## config.mk

```make
export PLATFORM = sky130hd
export DESIGN_NAME = range_encoder_carry_resolving
export DESIGN_NICKNAME = d
export VERILOG_FILES = /design/src/sv/rcr_pkg.sv /design/src/sv/range_encoder_carry_resolving.sv /design/src/sv/rcr_ctrl.sv /design/src/sv/rcr_dp.sv
export SDC_FILE = /design/constraint.sdc
export NUM_CORES = 2
export LEC_CHECK = 0
export ABC_AREA = 1
export BUFFER_PORTS_ARGS = -buffer_cell sky130_fd_sc_hd__buf_2
export CAP_MARGIN = 20
export CORE_ASPECT_RATIO = 1.75
export CORE_MARGIN = 4
export CORE_UTILIZATION = 30
export CTS_BUF_LIST = sky130_fd_sc_hd__clkbuf_4 sky130_fd_sc_hd__clkbuf_8
export DETAILED_ROUTE_END_ITERATION = 8
export PLACE_DENSITY_LB_ADDON = 0.12
export SLEW_MARGIN = 20
export SYNTH_ARGS = -nofsm -noshare
export SYNTH_HDL_FRONTEND = slang
export SYNTH_SLANG_ARGS = --single-unit
```

## constraint.sdc

```tcl
create_clock -name clock -period 11 [get_ports clock]
set_clock_uncertainty 0.15 [all_clocks]
set_input_delay 0.55 -clock clock [delete_from_list [all_inputs] [get_ports clock]]
set_output_delay 0.55 -clock clock [all_outputs]
set_load 0.02 [all_outputs]
```

## src/sv/rcr_pkg.sv

```systemverilog
// Shared types, constants and command codes of the range encoder.
`timescale 1ns / 1ps
package rcr_pkg;

   localparam int PENDING_BITS_DEF = 32;

   localparam logic [31:0] RC_BOTTOM   = 32'h0080_0000;
   localparam logic [31:0] RC_TOP      = 32'h8000_0000;
   localparam logic [31:0] RC_FF_LIMIT = 32'h7f80_0000;
   localparam logic [31:0] UNI_SPLIT   = 32'd4194303;
   localparam logic [5:0]  BITS_SPLIT  = 6'd21;
   localparam logic [4:0]  PART_BITS   = 5'd16;
   localparam logic [31:0] FIN_SHIFT   = 32'd5;

   typedef enum logic [1:0] {
      CMD_SYMBOL  = 2'd0,
      CMD_BITS    = 2'd1,
      CMD_UNIFORM = 2'd2,
      CMD_FINISH  = 2'd3
   } op_type;

   // finish emits, in stream order
   localparam logic [2:0] FIN_HELD = 3'd0;
   localparam logic [2:0] FIN_TAIL = 3'd1;
   localparam logic [2:0] FIN_SC2  = 3'd2;
   localparam logic [2:0] FIN_SC1  = 3'd3;
   localparam logic [2:0] FIN_SC0  = 3'd4;

   typedef struct packed {
      op_type      cmd;
      logic [31:0] value;
      logic [15:0] cum_freq;
      logic [16:0] sym_freq;
      logic [4:0]  total_bits;
      logic [5:0]  bit_count;
      logic [31:0] divisor;
   } req_type;

   typedef struct packed {
      logic [7:0]  out_byte;
      logic [31:0] follow_count;
      logic        follow_is_ones;
      logic        last;
   } rsp_type;

   typedef struct packed {
      logic       load;
      logic       pass;
      logic       renorm;
      logic       rcalc;
      logic       div_init;
      logic       div_step;
      logic       mul_a;
      logic       mul_b;
      logic       update;
      logic       fin_add;
      logic       fin_emit;
      logic [2:0] fin_idx;
      logic       flush;
   } ctl_type;

   typedef struct packed {
      logic split;
      logic udiv;
      logic is_finish;
      logic need_renorm;
      logic renorm_emits;
      logic can_emit;
   } sts_type;

endpackage

```

## src/sv/range_encoder_carry_resolving.sv

```systemverilog
// Top level of the carry-resolving range encoder.
//
//  channel | ports                          | beat
//  --------+--------------------------------+------------------------------
//  request | req_valid req_ready req_data   | one command with operands
//  result  | rsp_valid rsp_ready rsp_data   | one byte plus its follow run
//  config  | csr_valid csr_ready csr_data   | header byte
//
// One command at a time. The final pass of a uniform command runs a radix-2
// divider before its multiply. Split raw or uniform commands run two passes.
// Results go through a one-beat stage and an output register so the last beat
// of a command is known; a stalled result channel holds emitting steps only.
// Synchronous reset; no clearing pass is needed.
`timescale 1ns / 1ps
module range_encoder_carry_resolving import rcr_pkg::*; #(
   parameter int PENDING_COUNT_BITS = PENDING_BITS_DEF
) (
   input  logic       clock,
   input  logic       reset,
   input  logic       req_valid,
   output logic       req_ready,
   input  req_type    req_data,
   output logic       rsp_valid,
   input  logic       rsp_ready,
   output rsp_type    rsp_data,
   input  logic       csr_valid,
   output logic       csr_ready,
   input  logic [7:0] csr_data
);

   ctl_type ctl;
   sts_type sts;

   assign csr_ready = 1'b1;

   rcr_ctrl u_ctrl (
      .clock     (clock),
      .reset     (reset),
      .req_valid (req_valid),
      .req_ready (req_ready),
      .status    (sts),
      .cmd       (ctl)
   );

   rcr_dp #(.PENDING_COUNT_BITS(PENDING_COUNT_BITS)) u_dp (
      .clock     (clock),
      .reset     (reset),
      .req_data  (req_data),
      .csr_wr    (csr_valid & csr_ready),
      .csr_data  (csr_data),
      .rsp_valid (rsp_valid),
      .rsp_ready (rsp_ready),
      .rsp_data  (rsp_data),
      .cmd       (ctl),
      .status    (sts)
   );

endmodule

```

## src/sv/rcr_ctrl.sv

```systemverilog
// Sequencer of the range encoder: renormalize, divide or shift, multiply, update, emit.
`timescale 1ns / 1ps
module rcr_ctrl import rcr_pkg::*; (
   input  logic    clock,
   input  logic    reset,
   input  logic    req_valid,
   output logic    req_ready,
   input  sts_type status,
   output ctl_type cmd
);

   typedef enum logic [3:0] {
      S_IDLE, S_START, S_RENORM, S_DIV, S_MUL_A, S_MUL_B, S_UPD,
      S_FADD, S_FEMIT, S_FLUSH
   } state_type;

   state_type  state_ff, state_in;
   logic       pass_ff, pass_in;
   logic [4:0] cnt_ff, cnt_in;

   always_comb begin
      state_in  = state_ff;
      pass_in   = pass_ff;
      cnt_in    = cnt_ff;
      cmd       = '0;
      cmd.pass  = pass_ff;
      cmd.fin_idx = cnt_ff[2:0];
      req_ready = (state_ff == S_IDLE);
      case (state_ff)
         S_IDLE: begin
            if (req_valid) begin
               cmd.load = 1'b1;
               state_in = S_START;
            end
         end
         S_START: begin
            pass_in  = status.is_finish | ~status.split;
            state_in = S_RENORM;
         end
         S_RENORM: begin
            if (status.need_renorm) begin
               // stall an emitting step until the staged beat can move on
               cmd.renorm = ~status.renorm_emits | status.can_emit;
            end else if (status.is_finish) begin
               state_in = S_FADD;
            end else if (pass_ff && status.udiv) begin
               cmd.div_init = 1'b1;
               cnt_in   = '0;
               state_in = S_DIV;
            end else begin
               cmd.rcalc = 1'b1;
               state_in  = S_MUL_A;
            end
         end
         S_DIV: begin
            cmd.div_step = 1'b1;
            cnt_in = cnt_ff + 5'd1;
            if (cnt_ff == 5'd31) state_in = S_MUL_A;
         end
         S_MUL_A: begin
            cmd.mul_a = 1'b1;
            state_in  = S_MUL_B;
         end
         S_MUL_B: begin
            cmd.mul_b = 1'b1;
            state_in  = S_UPD;
         end
         S_UPD: begin
            cmd.update = 1'b1;
            if (!pass_ff) begin
               pass_in  = 1'b1;
               state_in = S_RENORM;
            end else begin
               state_in = S_FLUSH;
            end
         end
         S_FADD: begin
            cmd.fin_add = 1'b1;
            cnt_in   = '0;
            state_in = S_FEMIT;
         end
         S_FEMIT: begin
            if (status.can_emit) begin
               cmd.fin_emit = 1'b1;
               cnt_in = cnt_ff + 5'd1;
               if (cnt_ff[2:0] == FIN_SC0) state_in = S_FLUSH;
            end
         end
         S_FLUSH: begin
            if (status.can_emit) begin
               cmd.flush = 1'b1;
               state_in  = S_IDLE;
            end
         end
         default: state_in = S_IDLE;
      endcase
   end

   always_ff @(posedge clock) begin
      if (reset) begin
         state_ff <= S_IDLE;
         pass_ff  <= 1'b0;
         cnt_ff   <= '0;
      end else begin
         state_ff <= state_in;
         pass_ff  <= pass_in;
         cnt_ff   <= cnt_in;
      end
   end

endmodule

```

## src/sv/rcr_dp.sv

```systemverilog
// Datapath of the range encoder: interval, carry state, divider, multiplier, output stage.
`timescale 1ns / 1ps
module rcr_dp import rcr_pkg::*; #(
   parameter int PENDING_COUNT_BITS = PENDING_BITS_DEF
) (
   input  logic    clock,
   input  logic    reset,
   input  req_type req_data,
   input  logic    csr_wr,
   input  logic [7:0] csr_data,
   output logic    rsp_valid,
   input  logic    rsp_ready,
   output rsp_type rsp_data,
   input  ctl_type cmd,
   output sts_type status
);

   localparam logic [PENDING_COUNT_BITS-1:0] PEND_MAX = '1;

   logic [31:0] low_ff, low_in, range_ff, range_in, shift_ff, shift_in;
   logic [7:0]  held_ff, held_in;
   logic [PENDING_COUNT_BITS-1:0] pend_ff, pend_in;
   logic        fresh_ff, fresh_in;

   op_type      op_ff;
   logic        split_ff, full0_ff, full1_ff;
   logic [15:0] a0_ff;
   logic [21:0] a1_ff, div1_ff;
   logic [4:0]  k1_ff;
   logic [16:0] f1_ff;

   logic [31:0] r_ff, tmp_ff, rf_ff;
   logic [21:0] rem_ff;
   logic [9:0]  t_ff;

   rsp_type stage_ff, rsp_ff;
   logic    stage_vld_ff, rsp_vld_ff;

   // operand conditioning at load
   logic [4:0]  lg_s;
   logic [16:0] tot, cum_s, fr0, fr_s;
   logic [17:0] sum0;
   logic        full_sym;
   logic [5:0]  bs;
   logic [31:0] vm;
   logic        split_b, full_b;
   logic [20:0] a1b;
   logic [4:0]  k1b;
   logic [31:0] dv, vs;
   logic        split_u, full_u;
   logic [21:0] a1u, div1u;

   always_comb begin
      lg_s = req_data.total_bits;
      if (req_data.total_bits == 5'd0) lg_s = 5'd1;
      else if (req_data.total_bits > 5'd16) lg_s = 5'd16;
      tot   = 17'd1 << lg_s;
      cum_s = ({1'b0, req_data.cum_freq} >= tot) ? tot - 17'd1 : {1'b0, req_data.cum_freq};
      fr0   = (req_data.sym_freq == 17'd0) ? 17'd1 : req_data.sym_freq;
      sum0  = {1'b0, cum_s} + {1'b0, fr0};
      fr_s  = (sum0 > {1'b0, tot}) ? tot - cum_s : fr0;
      full_sym = (sum0 >= {1'b0, tot});

      bs = req_data.bit_count;
      if (req_data.bit_count == 6'd0) bs = 6'd1;
      else if (req_data.bit_count > 6'd32) bs = 6'd32;
      vm      = req_data.value & 32'((33'd1 << bs) - 33'd1);
      split_b = (bs > BITS_SPLIT);
      a1b     = split_b ? {5'd0, vm[31:16]} : vm[20:0];
      k1b     = split_b ? 5'(bs - 6'd16) : 5'(bs);
      full_b  = ({1'b0, a1b} == 22'((23'd1 << k1b) - 23'd1));

      dv      = (req_data.divisor == 32'd0) ? 32'd1 : req_data.divisor;
      vs      = (req_data.value >= dv) ? dv - 32'd1 : req_data.value;
      split_u = (dv > UNI_SPLIT);
      a1u     = split_u ? {6'd0, vs[31:16]} : vs[21:0];
      div1u   = split_u ? 22'(dv[31:16]) + 22'd1 : dv[21:0];
      full_u  = ({1'b0, a1u} + 23'd1) >= {1'b0, div1u};
   end

   // operands of the current pass
   logic [21:0] a_x, mb;
   logic [4:0]  k_x;
   logic [16:0] f_x;
   logic        full_x;
   logic [53:0] prod;

   assign a_x    = cmd.pass ? a1_ff : {6'd0, a0_ff};
   assign k_x    = cmd.pass ? k1_ff : PART_BITS;
   assign f_x    = cmd.pass ? f1_ff : 17'd1;
   assign full_x = cmd.pass ? full1_ff : full0_ff;
   assign mb     = cmd.mul_b ? {5'd0, f_x} : a_x;
   assign prod   = r_ff * mb;

   // divider step
   logic [22:0] rem_sh;
   logic        rem_ge;
   assign rem_sh = {rem_ff, r_ff[31]};
   assign rem_ge = (rem_sh >= {1'b0, div1_ff});

   // renormalization and emits
   logic    low_small, carry_r, out_free, emit_go;
   logic    e_ones, e_pend;
   logic [7:0] e_byte;
   logic [31:0] shift_n;
   rsp_type e_res, push_res;
   logic    push;

   assign low_small = (low_ff < RC_FF_LIMIT);
   assign carry_r   = low_ff[31];
   assign out_free  = ~rsp_vld_ff | rsp_ready;
   assign shift_n   = shift_ff + FIN_SHIFT;

   always_comb begin
      e_pend = 1'b0;
      e_ones = 1'b0;
      e_byte = t_ff[7:0];
      if (cmd.renorm) begin
         e_pend = 1'b1;
         e_ones = low_small;
         e_byte = low_small ? held_ff : held_ff + 8'd1;
      end else begin
         case (cmd.fin_idx)
            FIN_HELD: begin
               e_pend = 1'b1;
               e_ones = (t_ff[9:8] == 2'd0);
               e_byte = e_ones ? held_ff : held_ff + 8'd1;
            end
            FIN_TAIL: e_byte = t_ff[7:0];
            FIN_SC2:  e_byte = shift_ff[23:16];
            FIN_SC1:  e_byte = shift_ff[15:8];
            FIN_SC0:  e_byte = shift_ff[7:0];
            default:  e_byte = t_ff[7:0];
         endcase
      end
      e_res.out_byte       = e_byte;
      e_res.follow_count   = e_pend ? 32'(pend_ff) : 32'd0;
      e_res.follow_is_ones = e_pend && (pend_ff != '0) && e_ones;
      e_res.last           = 1'b0;
   end

   assign emit_go = (cmd.renorm & (low_small | carry_r)) | cmd.fin_emit;
   assign push    = (emit_go | cmd.flush) & stage_vld_ff;
   always_comb begin
      push_res      = stage_ff;
      push_res.last = cmd.flush;
   end

   always_comb begin
      low_in   = low_ff;
      range_in = range_ff;
      shift_in = shift_ff;
      held_in  = held_ff;
      pend_in  = pend_ff;
      fresh_in = fresh_ff;
      if (csr_wr && fresh_ff) held_in = csr_data;
      if (cmd.renorm) begin
         if (low_small || carry_r) begin
            pend_in = '0;
            held_in = low_ff[30:23];
         end else if (pend_ff != PEND_MAX) begin
            pend_in = pend_ff + 1'b1;
         end
         range_in = range_ff << 8;
         low_in   = (low_ff << 8) & (RC_TOP - 32'd1);
         shift_in = shift_ff + 32'd1;
         fresh_in = 1'b0;
      end
      if (cmd.update) begin
         low_in   = low_ff + tmp_ff;
         range_in = full_x ? range_ff - tmp_ff : rf_ff;
      end
      if (cmd.fin_add) begin
         shift_in = shift_n;
         fresh_in = 1'b0;
      end
      if (cmd.fin_emit && cmd.fin_idx == FIN_HELD) pend_in = '0;
   end

   always_ff @(posedge clock) begin
      if (reset) begin
         low_ff       <= '0;
         range_ff     <= RC_TOP;
         shift_ff     <= '0;
         held_ff      <= '0;
         pend_ff      <= '0;
         fresh_ff     <= 1'b1;
         stage_vld_ff <= 1'b0;
         rsp_vld_ff   <= 1'b0;
      end else begin
         low_ff   <= low_in;
         range_ff <= range_in;
         shift_ff <= shift_in;
         held_ff  <= held_in;
         pend_ff  <= pend_in;
         fresh_ff <= fresh_in;
         if (emit_go) stage_vld_ff <= 1'b1;
         else if (cmd.flush) stage_vld_ff <= 1'b0;
         if (push) rsp_vld_ff <= 1'b1;
         else if (rsp_ready) rsp_vld_ff <= 1'b0;
      end
   end

   always_ff @(posedge clock) begin
      if (cmd.load) begin
         op_ff    <= req_data.cmd;
         split_ff <= ((req_data.cmd == CMD_BITS) && split_b) ||
                     ((req_data.cmd == CMD_UNIFORM) && split_u);
         a0_ff    <= (req_data.cmd == CMD_BITS) ? vm[15:0] : vs[15:0];
         full0_ff <= ((req_data.cmd == CMD_BITS) ? vm[15:0] : vs[15:0]) == 16'hffff;
         div1_ff  <= div1u;
         case (req_data.cmd)
            CMD_SYMBOL: begin
               a1_ff    <= {6'd0, cum_s[15:0]};
               k1_ff    <= lg_s;
               f1_ff    <= fr_s;
               full1_ff <= full_sym;
            end
            CMD_BITS: begin
               a1_ff    <= {1'b0, a1b};
               k1_ff    <= k1b;
               f1_ff    <= 17'd1;
               full1_ff <= full_b;
            end
            default: begin
               a1_ff    <= a1u;
               k1_ff    <= 5'd0;
               f1_ff    <= 17'd1;
               full1_ff <= full_u;
            end
         endcase
      end
      if (cmd.rcalc) r_ff <= range_ff >> k_x;
      if (cmd.div_init) begin
         r_ff   <= range_ff;
         rem_ff <= '0;
      end
      if (cmd.div_step) begin
         // quotient bits shift in where dividend bits leave
         rem_ff <= rem_ge ? 22'(rem_sh - {1'b0, div1_ff}) : rem_sh[21:0];
         r_ff   <= {r_ff[30:0], rem_ge};
      end
      if (cmd.mul_a) tmp_ff <= prod[31:0];
      if (cmd.mul_b) rf_ff  <= prod[31:0];
      if (cmd.fin_add) begin
         t_ff <= ({1'b0, low_ff[22:0]} < (shift_n[23:0] >> 1)) ?
                 {1'b0, low_ff[31:23]} : {1'b0, low_ff[31:23]} + 10'd1;
      end
      if (emit_go) stage_ff <= e_res;
      if (push) rsp_ff <= push_res;
   end

   assign rsp_valid = rsp_vld_ff;
   assign rsp_data  = rsp_ff;

   assign status.split        = split_ff;
   assign status.udiv         = (op_ff == CMD_UNIFORM);
   assign status.is_finish    = (op_ff == CMD_FINISH);
   assign status.need_renorm  = (range_ff <= RC_BOTTOM);
   assign status.renorm_emits = low_small | carry_r;
   assign status.can_emit     = ~stage_vld_ff | out_free;

endmodule

```

==> reports/qor.txt <==
status: finished clean
Crit path buffers/inverters: 9
measured slew at the worst slew-check pin: 1.21 ns
Post-Syn Area: 0.0485 sq mm
CTS tree: built
antenna viol nets, final: 0
number of cell rows: 195
drt drc: 0
CP arrival: 9.64 ns
RSZ-0062 raised after global routing: false
vias in the first global route: 47519
initial antenna violation count: 1
total gr overflow: 0
Post CTS Setup Buffer Count: 0
Layout Nets: 7432
Synth Register Bits: 439
Synth top area share: 0.184
final cell count without fillers: 8734
via count: 45181
r2r setup slk: 2.03 ns
total negative slack: 0 ns
CP Max Fanout: 29
xor and xnor area share after synthesis: 0.0429
Worst setup SP type: primary input
Post-synth EDFFs: 298
final setup fails: 0
leading area contributor after synthesis: edfxtp_1
reg-to-reg critical path endpoint: u_dp.tmp_ff[31]
I/O Pins: 168
total iterations of the first detailed-routing run: 8
die area: 0.169 sq mm
fin crit period: 9.24 ns
gr usage total: 0.248
core area: 0.161 sq mm
max-slew violations: 0
routing usage on met3: 0.0235
Synth cell types: 75
final hold vios: 0
TritonCTS Buffers: 75
chip height: 540 um
number of fill cells in the layout: 17601
Syn Inst Count: 6526
GPL Wtd Cong: 0.964
Worst Reg-to-Reg Cells: 28
IO Port Bufs: 166
final WL: 213000 um
Crit Path Category: in2reg
die width: 312 um
slowest cell on the critical path: o21ai_0
crit-path max cell delay: 0.82 ns
grt met1 use: 0.215
Synth Area in Adders: 0.240
Reg-to-Reg Start: u_ctrl.pass_ff
CTS root buffer: clkbuf_8
Worst EP required: 11.41 ns
share of flip-flops with an asynchronous set or reset: 0
DR WL/cell: 24.4 um
Hold Path Depth: 2
CTS Sinks: 439
Top Usage Layer GRT: met2
largest net degree at the start of global routing: 65
# Max-Cap Violations: 0
multiplexer area fraction after synthesis: 0.00144
first-pass GRT wire length: 308000 um
kind of cell adding the most delay to the critical path: compound AO/OA/AOI/OAI gates
nature of the critical path endpoint: flip-flop
Post-synth top cells: nand2_1 (1384), inv_1 (1024), nor2_1 (644)
f_max: 108 MHz
register area share after synthesis: 0.242
period utilisation layout: 0.840
relative slew slack: 0.192
share of layout cells above drive strength 1: 0.0758
ys flop type: edfxtp_1
hold path start: reset
Sequential cell area: 0.0118 sq mm
Synth Area in Compound Gates: 0.141
met2 usage: 0.503
cell with the most instances after synthesis: nand2_1
placed cell area: 0.0516 sq mm
worst hold endpoint: u_dp.rsp_valid
area occupied by multi-input gates: 0.0318 sq mm
Clock transition at path regs: 0.06 ns
dpl hpwl: 178000 um
Syn Area/Cell: 7.44 sq um
clk_lat worst skew: 0.80 ns
Area growth syn-to-layout: 9.67%
Synth Warn #: 0
1st-iter DRT viols: 2549
Worst path most repeated cell: o21ai_0
placed cell count: 8591
main combinational cell family by area after synthesis: adder cells
Initial Util: 0.301
worst hold path class: in2reg
Simple-Gate Fraction of Synth Area: 0.227
post-CTS resize count: 0
htree depth: 3
Clock Tree Buf Depth: 3
finished layout cell area: 0.0532 sq mm
Vias per Instance: 5.17
top post-synthesis cells by area: edfxtp_1 (18%), fa_1 (16%), nand2_1 (11%), ha_1 (8.5%), inv_1 (7.9%)
==> state kept, by name, indices dropped and copies added (netlist names), 24 cells and up <==
signal         flops
u_dp.push_res     41
u_dp.rsp_data     42
u_dp.rf_ff        32
u_dp.r_ff         32
u_dp.pend_ff      32
u_dp.shift_ff     24
u_dp.tmp_ff       32
u_dp.range_ff     32
u_dp.low_ff       32
==> worst max-delay path by stage <==
stage | slack [ns] | depth (start not counted) | endpoint | from
3_5_place_dp | 1.08 | 39 | u_dp.f1_ff[8] | req_data[42]
3_3_place_gp | 1.22 | 39 | u_dp.f1_ff[8] | req_data[42]
2_1_floorplan | 3.55 | 30 | u_dp.rf_ff[29] | u_ctrl.state_ff[0]
4_1_cts | 1.85 | 39 | u_dp.f1_ff[8] | req_data[42]
5_1_grt | 1.25 | 39 | u_dp.f1_ff[8] | req_data[42]
6_report | 1.76 | 39 | u_dp.f1_ff[8] | req_data[42]
==> layer usage <==
metal / vias up / share of wire / routed length, um
li1: 21439 / - / -
met1: 21799 / 0.31 / 66400
met2: 1322 / 0.56 / 119000
met3: 621 / 0.030 / 6310
met4: 0 / 0.098 / 20800
met5: - / 0 / 0
==> logic make-up after synthesis <==
kind of cell / count (synthesis)
multiplexers: 7
flip-flops: 439
buffers and inverters: 1322
AO/OA/AOI/OAI: 1201
AND/OR/NAND/NOR: 2612
adder cells (fa/ha/maj): 706
XOR/XNOR: 237
other: 2
==> stage by stage <==
stage	hold WS, ns	util	setup WS (ns)
2_1_floorplan	0.250	-	3.55
3_3_place_gp	0.252	0.320	1.22
3_5_place_dp	0.255	0.320	1.08
4_1_cts	0.00715	0.331	1.85
5_1_grt	0.0669	0.331	1.25
6_report	0.0663	0.331	1.76
==> area by class of cell <==
cell class	count	share of cell area
Multi-Input combinational cell	4770	0.597
Tap cell	2068	0.0486
Sequential cell	439	0.221
Timing Repair Buffer	247	0.0273
Clock buffer	93	0.0223
Antenna cell	1	0.0000470
Clock inverter	46	0.00827
Inverter	1070	0.0754
==> cells in the final DEF (no fill, tap or decap), types with 140 or more instances in the layout <==
cell type  count
fa_1         378
buf_2        166
edfxtp_1     298
inv_1       1021
o21ai_0      439
nand2_1     1380
nor2_1       638
ha_1         328
a21oi_1      434
dfxtp_1      140
xor2_1       186
nand3_1      248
—————
TASK BRIEF ::
When the line with "main combinational cell" is reached in the data above, start copying there, and copy each line exactly until the line with "met2: 1322 / 0.56 / 119000" has been copied; copy nothing else.

ANSWER TO THIS EXERCISE ::
main combinational cell family by area after synthesis: adder cells
Initial Util: 0.301
worst hold path class: in2reg
Simple-Gate Fraction of Synth Area: 0.227
post-CTS resize count: 0
htree depth: 3
Clock Tree Buf Depth: 3
finished layout cell area: 0.0532 sq mm
Vias per Instance: 5.17
top post-synthesis cells by area: edfxtp_1 (18%), fa_1 (16%), nand2_1 (11%), ha_1 (8.5%), inv_1 (7.9%)
==> state kept, by name, indices dropped and copies added (netlist names), 24 cells and up <==
signal         flops
u_dp.push_res     41
u_dp.rsp_data     42
u_dp.rf_ff        32
u_dp.r_ff         32
u_dp.pend_ff      32
u_dp.shift_ff     24
u_dp.tmp_ff       32
u_dp.range_ff     32
u_dp.low_ff       32
==> worst max-delay path by stage <==
stage | slack [ns] | depth (start not counted) | endpoint | from
3_5_place_dp | 1.08 | 39 | u_dp.f1_ff[8] | req_data[42]
3_3_place_gp | 1.22 | 39 | u_dp.f1_ff[8] | req_data[42]
2_1_floorplan | 3.55 | 30 | u_dp.rf_ff[29] | u_ctrl.state_ff[0]
4_1_cts | 1.85 | 39 | u_dp.f1_ff[8] | req_data[42]
5_1_grt | 1.25 | 39 | u_dp.f1_ff[8] | req_data[42]
6_report | 1.76 | 39 | u_dp.f1_ff[8] | req_data[42]
==> layer usage <==
metal / vias up / share of wire / routed length, um
li1: 21439 / - / -
met1: 21799 / 0.31 / 66400
met2: 1322 / 0.56 / 119000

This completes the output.